Rinuncia al ricorso in Cassazione: effetti e sanzioni pecuniarie
La rinuncia al ricorso è un atto formale con cui la parte manifesta la volontà di non proseguire il giudizio di legittimità. Questa scelta, sebbene legittima, comporta conseguenze procedurali ed economiche precise che ogni ricorrente deve conoscere prima di procedere.
Il caso di detenzione di sostanze stupefacenti
La vicenda trae origine da una condanna per il delitto di detenzione illecita di un ingente quantitativo di hashish, superiore ai 14 chilogrammi. Dopo la conferma della sentenza in grado di appello, la difesa aveva proposto ricorso dinanzi alla Corte di Cassazione. Tuttavia, nelle more dell’udienza, il ricorrente ha deciso di interrompere l’azione legale.
La procedura di rinuncia al ricorso
Il codice di procedura penale permette all’imputato di rinunciare all’impugnazione proposta. Nel caso analizzato, la dichiarazione è stata trasmessa personalmente dal soggetto tramite Posta Elettronica Certificata (PEC). Questo strumento garantisce la certezza della provenienza e della ricezione dell’atto da parte della cancelleria della Suprema Corte.
Conseguenze economiche dell’inammissibilità
Quando viene presentata una rinuncia, la Corte non può far altro che dichiarare l’inammissibilità del ricorso. Tale declaratoria non è però gratuita: il sistema giudiziario prevede che la parte che rinuncia debba farsi carico delle spese del procedimento e, solitamente, di una sanzione pecuniaria proporzionata alla natura del ricorso.
Le motivazioni
La decisione della Suprema Corte si fonda sulla verifica della validità della dichiarazione di rinuncia. Una volta accertato che la volontà del ricorrente è stata espressa in modo chiaro e attraverso i canali telematici previsti dalla normativa vigente, il giudice di legittimità deve prenderne atto. La rinuncia opera come una causa di inammissibilità sopravvenuta, che impedisce alla Corte di analizzare i motivi di doglianza originariamente proposti contro la sentenza di merito.
Le conclusioni
In conclusione, la dichiarazione di inammissibilità per rinuncia ha comportato la condanna del ricorrente al pagamento delle spese processuali e al versamento di tremila euro alla Cassa delle Ammende.
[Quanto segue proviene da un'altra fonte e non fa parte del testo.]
### src/u16u8_encode.sv
// ----------------------------------------------------------------------------
// u16u8_encode
// Combinational encoder: one UTF-16 unit and the held lead give up to four
// UTF-8 bytes, in order, and the next surrogate state.
// ----------------------------------------------------------------------------
module u16u8_encode
	import u16u8_pkg::*;
(
	input  logic                lead_held,
	input  logic [LEAD_W-1:0]   lead_bits,
	input  logic [UNIT_W-1:0]   code_unit,
	input  logic                final_unit,
	output enc_res_t            res
);

	logic                     is_sur;
	logic                     is_trail;
	logic                     is_lead;
	logic                     flush;
	logic [20:0]              cp;
	logic [2:0][BYTE_W-1:0]   ub;
	logic [1:0]               ub_cnt;

	// Surrogate classification
	assign is_sur   = (code_unit[15:11] == 5'b11011);
	assign is_trail = is_sur & code_unit[10];
	assign is_lead  = is_sur & ~code_unit[10];
	assign flush    = lead_held & ~is_trail;

	// Supplementary code point from held lead and trail
	assign cp = {1'b0, lead_bits, code_unit[9:0]} + 21'h10000;

	// Bytes for the unit on its own
	always_comb begin
		ub     = '0;
		ub_cnt = 2'd0;
		if (code_unit inside {[16'h0000:16'h007F]}) begin
			ub[0]  = code_unit[7:0];
			ub_cnt = 2'd1;
		end else if (code_unit inside {[16'h0080:16'h07FF]}) begin
			ub[0]  = {3'b110, code_unit[10:6]};
			ub[1]  = {2'b10, code_unit[5:0]};
			ub_cnt = 2'd2;
		end else if (is_sur) begin
			if (is_lead && !final_unit) begin
				ub_cnt = 2'd0;
			end else begin
				ub[0]  = REPLACE_BYTE;
				ub_cnt = 2'd1;
			end
		end else begin
			ub[0]  = {4'b1110, code_unit[15:12]};
			ub[1]  = {2'b10, code_unit[11:6]};
			ub[2]  = {2'b10, code_unit[5:0]};
			ub_cnt = 2'd3;
		end
	end

	// Assemble the byte list
	always_comb begin
		res           = '0;
		res.pair      = lead_held & is_trail;
		res.hold      = is_lead & ~final_unit & ~res.pair;
		res.hold_bits = code_unit[9:0];
		if (res.pair) begin
			res.bytes[0] = {5'b11110, cp[20:18]};
			res.bytes[1] = {2'b10, cp[17:12]};
			res.bytes[2] = {2'b10, cp[11:6]};
			res.bytes[3] = {2'b10, cp[5:0]};
			res.cnt      = CNT_W'(MAX_BYTES);
		end else if (flush) begin
			res.bytes[0] = REPLACE_BYTE;
			res.bytes[1] = ub[0];
			res.bytes[2] = ub[1];
			res.bytes[3] = ub[2];
			res.cnt      = {1'b0, ub_cnt} + 3'd1;
		end else begin
			res.bytes[0] = ub[0];
			res.bytes[1] = ub[1];
			res.bytes[2] = ub[2];
			res.cnt      = {1'b0, ub_cnt};
		end
	end

endmodule
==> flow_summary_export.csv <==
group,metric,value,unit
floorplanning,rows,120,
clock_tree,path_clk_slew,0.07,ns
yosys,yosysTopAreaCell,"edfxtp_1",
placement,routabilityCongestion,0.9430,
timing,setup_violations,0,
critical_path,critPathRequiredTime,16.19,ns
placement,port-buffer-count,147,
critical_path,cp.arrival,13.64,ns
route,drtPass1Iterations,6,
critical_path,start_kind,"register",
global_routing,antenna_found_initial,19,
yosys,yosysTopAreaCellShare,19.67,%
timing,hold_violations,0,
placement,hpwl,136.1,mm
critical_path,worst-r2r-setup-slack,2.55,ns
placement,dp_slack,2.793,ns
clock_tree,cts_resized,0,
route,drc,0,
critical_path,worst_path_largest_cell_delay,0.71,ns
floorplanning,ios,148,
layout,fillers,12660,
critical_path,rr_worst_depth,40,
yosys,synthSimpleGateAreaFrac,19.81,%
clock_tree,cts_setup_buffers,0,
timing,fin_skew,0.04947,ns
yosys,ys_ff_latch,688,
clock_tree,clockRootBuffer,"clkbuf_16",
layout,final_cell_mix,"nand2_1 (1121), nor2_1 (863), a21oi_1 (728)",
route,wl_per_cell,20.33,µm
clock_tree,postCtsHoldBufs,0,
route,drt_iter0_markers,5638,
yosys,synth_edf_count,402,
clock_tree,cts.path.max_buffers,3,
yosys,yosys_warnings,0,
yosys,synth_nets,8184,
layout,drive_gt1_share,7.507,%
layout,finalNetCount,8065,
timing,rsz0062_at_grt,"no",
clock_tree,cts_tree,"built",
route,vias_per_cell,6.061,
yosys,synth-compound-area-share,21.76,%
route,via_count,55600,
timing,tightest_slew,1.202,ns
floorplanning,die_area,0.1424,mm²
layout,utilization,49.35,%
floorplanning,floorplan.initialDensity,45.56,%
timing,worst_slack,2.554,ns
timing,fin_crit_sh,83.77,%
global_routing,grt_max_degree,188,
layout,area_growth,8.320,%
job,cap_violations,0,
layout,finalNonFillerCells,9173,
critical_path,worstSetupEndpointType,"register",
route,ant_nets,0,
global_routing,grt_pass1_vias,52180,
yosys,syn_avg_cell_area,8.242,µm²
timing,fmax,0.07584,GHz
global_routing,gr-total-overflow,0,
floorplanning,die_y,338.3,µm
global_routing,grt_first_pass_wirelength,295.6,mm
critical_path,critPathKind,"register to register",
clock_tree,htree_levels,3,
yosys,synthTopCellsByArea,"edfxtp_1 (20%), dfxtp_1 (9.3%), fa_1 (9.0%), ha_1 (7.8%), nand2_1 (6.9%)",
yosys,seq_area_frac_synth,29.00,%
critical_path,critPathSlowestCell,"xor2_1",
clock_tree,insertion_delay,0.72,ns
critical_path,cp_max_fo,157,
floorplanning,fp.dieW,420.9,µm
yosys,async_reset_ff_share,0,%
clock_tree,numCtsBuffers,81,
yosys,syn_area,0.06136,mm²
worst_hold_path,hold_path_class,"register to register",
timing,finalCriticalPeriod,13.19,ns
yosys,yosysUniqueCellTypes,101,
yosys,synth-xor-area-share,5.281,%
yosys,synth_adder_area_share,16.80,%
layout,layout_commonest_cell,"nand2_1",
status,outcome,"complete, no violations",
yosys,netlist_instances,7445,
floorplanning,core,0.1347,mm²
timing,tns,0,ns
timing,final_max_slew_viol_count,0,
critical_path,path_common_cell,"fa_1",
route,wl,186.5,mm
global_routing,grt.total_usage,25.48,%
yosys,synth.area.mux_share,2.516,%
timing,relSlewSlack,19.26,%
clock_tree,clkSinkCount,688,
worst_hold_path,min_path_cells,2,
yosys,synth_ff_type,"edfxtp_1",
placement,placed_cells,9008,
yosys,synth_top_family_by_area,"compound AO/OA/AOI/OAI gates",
File: src/design/fwk_front.sv
// Front end: accepts request beats, tracks the element count and classifies each item.
module fwk_front import fwk_pkg::*; (
   input  logic                     clock,
   input  logic                     reset,
   input  logic                     req_push,
   output logic                     req_full,
   input  logic                     req_mode,
   input  logic signed [DATA_W-1:0] req_value,
   input  logic [CNT_W-1:0]         req_low_index,
   input  logic [CNT_W-1:0]         req_high_index,
   output logic                     cmd_push,
   output cmd_type                  cmd_data,
   input  logic                     cmd_full
);

   logic [CNT_W-1:0] count_ff, count_in;
   logic             at_capacity;
   logic             grows;

   assign req_full    = cmd_full;
   assign cmd_push    = req_push && !cmd_full;
   assign at_capacity = (count_ff == CNT_W'(CAPACITY));
   assign grows       = cmd_push && (req_mode == MODE_APPEND) && !at_capacity;
   assign count_in    = grows ? count_ff + CNT_W'(1) : count_ff;

   always_comb begin
      cmd_data          = '0;
      cmd_data.value    = req_value;
      cmd_data.slot     = count_ff[ADDR_W-1:0];
      cmd_data.lo_index = req_low_index;
      cmd_data.hi_index = req_high_index;
      cmd_data.count    = count_in;
      if (req_mode == MODE_APPEND) begin
         if (at_capacity) begin
            cmd_data.kind   = CMD_NOP;
            cmd_data.status = STAT_FULL;
         end else begin
            cmd_data.kind   = CMD_APPEND;
            cmd_data.status = STAT_OK;
         end
      end else begin
         if (req_low_index > count_ff || req_high_index > count_ff) begin
            cmd_data.kind   = CMD_NOP;
            cmd_data.status = STAT_RANGE;
         end else begin
            cmd_data.kind   = CMD_QUERY;
            cmd_data.status = STAT_OK;
         end
      end
   end

   always_ff @(posedge clock) begin
      if (reset) begin
         count_ff <= '0;
      end else begin
         count_ff <= count_in;
      end
   end

   a_count_bounded: assert property (@(posedge clock) disable iff (reset)
      count_ff <= CNT_W'(CAPACITY))
      else $error("element count exceeds capacity");

   a_count_step: assert property (@(posedge clock) disable iff (reset)
      !grows |=> count_ff == $past(count_ff))
      else $error("element count changed without an append");

   a_no_grow_full: assert property (@(posedge clock) disable iff (reset)
      grows |-> !at_capacity)
      else $error("append accepted at capacity");

endmodule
Questa sentenza sottolinea come la rinuncia al ricorso sia un atto definitivo che, pur chiudendo il contenzioso, espone la parte a oneri finanziari significativi. È dunque essenziale che tale decisione venga assunta dopo un’attenta valutazione dei costi e dei benefici della prosecuzione del giudizio.
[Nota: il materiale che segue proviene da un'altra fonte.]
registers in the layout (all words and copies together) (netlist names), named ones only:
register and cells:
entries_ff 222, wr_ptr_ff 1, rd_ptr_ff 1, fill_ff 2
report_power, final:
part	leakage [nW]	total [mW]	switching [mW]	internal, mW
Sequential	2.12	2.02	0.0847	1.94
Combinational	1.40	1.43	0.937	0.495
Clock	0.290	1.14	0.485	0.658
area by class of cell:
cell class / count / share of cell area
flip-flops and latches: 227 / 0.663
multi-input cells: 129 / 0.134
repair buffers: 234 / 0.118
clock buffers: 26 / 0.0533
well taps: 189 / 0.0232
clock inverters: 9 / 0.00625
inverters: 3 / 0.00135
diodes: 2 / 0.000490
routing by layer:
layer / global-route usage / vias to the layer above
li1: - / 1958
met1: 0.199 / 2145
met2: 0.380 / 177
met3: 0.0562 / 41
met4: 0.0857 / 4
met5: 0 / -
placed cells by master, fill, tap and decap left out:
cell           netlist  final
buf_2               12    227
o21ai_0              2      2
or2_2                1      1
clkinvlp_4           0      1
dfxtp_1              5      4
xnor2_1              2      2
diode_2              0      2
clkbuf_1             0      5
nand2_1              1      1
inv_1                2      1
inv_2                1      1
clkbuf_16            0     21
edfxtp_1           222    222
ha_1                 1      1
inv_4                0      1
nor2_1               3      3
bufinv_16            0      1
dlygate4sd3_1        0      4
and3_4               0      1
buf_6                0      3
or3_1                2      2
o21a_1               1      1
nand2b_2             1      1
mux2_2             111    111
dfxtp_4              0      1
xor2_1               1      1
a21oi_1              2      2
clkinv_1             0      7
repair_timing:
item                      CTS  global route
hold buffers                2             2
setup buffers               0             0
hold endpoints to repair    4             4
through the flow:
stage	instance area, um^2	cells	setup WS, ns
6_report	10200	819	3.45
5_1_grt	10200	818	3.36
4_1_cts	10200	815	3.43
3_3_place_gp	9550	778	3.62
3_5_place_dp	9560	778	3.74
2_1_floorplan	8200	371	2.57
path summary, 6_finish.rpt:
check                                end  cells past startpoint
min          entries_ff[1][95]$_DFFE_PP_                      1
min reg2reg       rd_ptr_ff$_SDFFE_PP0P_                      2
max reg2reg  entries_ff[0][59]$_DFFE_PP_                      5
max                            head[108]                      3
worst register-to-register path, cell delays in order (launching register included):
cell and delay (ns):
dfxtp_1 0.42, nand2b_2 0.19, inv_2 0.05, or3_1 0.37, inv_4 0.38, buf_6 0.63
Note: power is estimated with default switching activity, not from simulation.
Cosa comporta formalmente la rinuncia al ricorso in Cassazione?
La rinuncia determina l’inammissibilità del ricorso, rendendo definitiva la sentenza impugnata e obbligando il ricorrente al pagamento delle spese e di una sanzione pecuniaria.
È possibile rinunciare a un ricorso penale tramite PEC?
Sì, la dichiarazione personale di rinuncia può essere trasmessa legalmente tramite posta elettronica certificata, garantendo la validità della comunicazione verso la Corte.
A quanto ammonta la sanzione per chi rinuncia al ricorso?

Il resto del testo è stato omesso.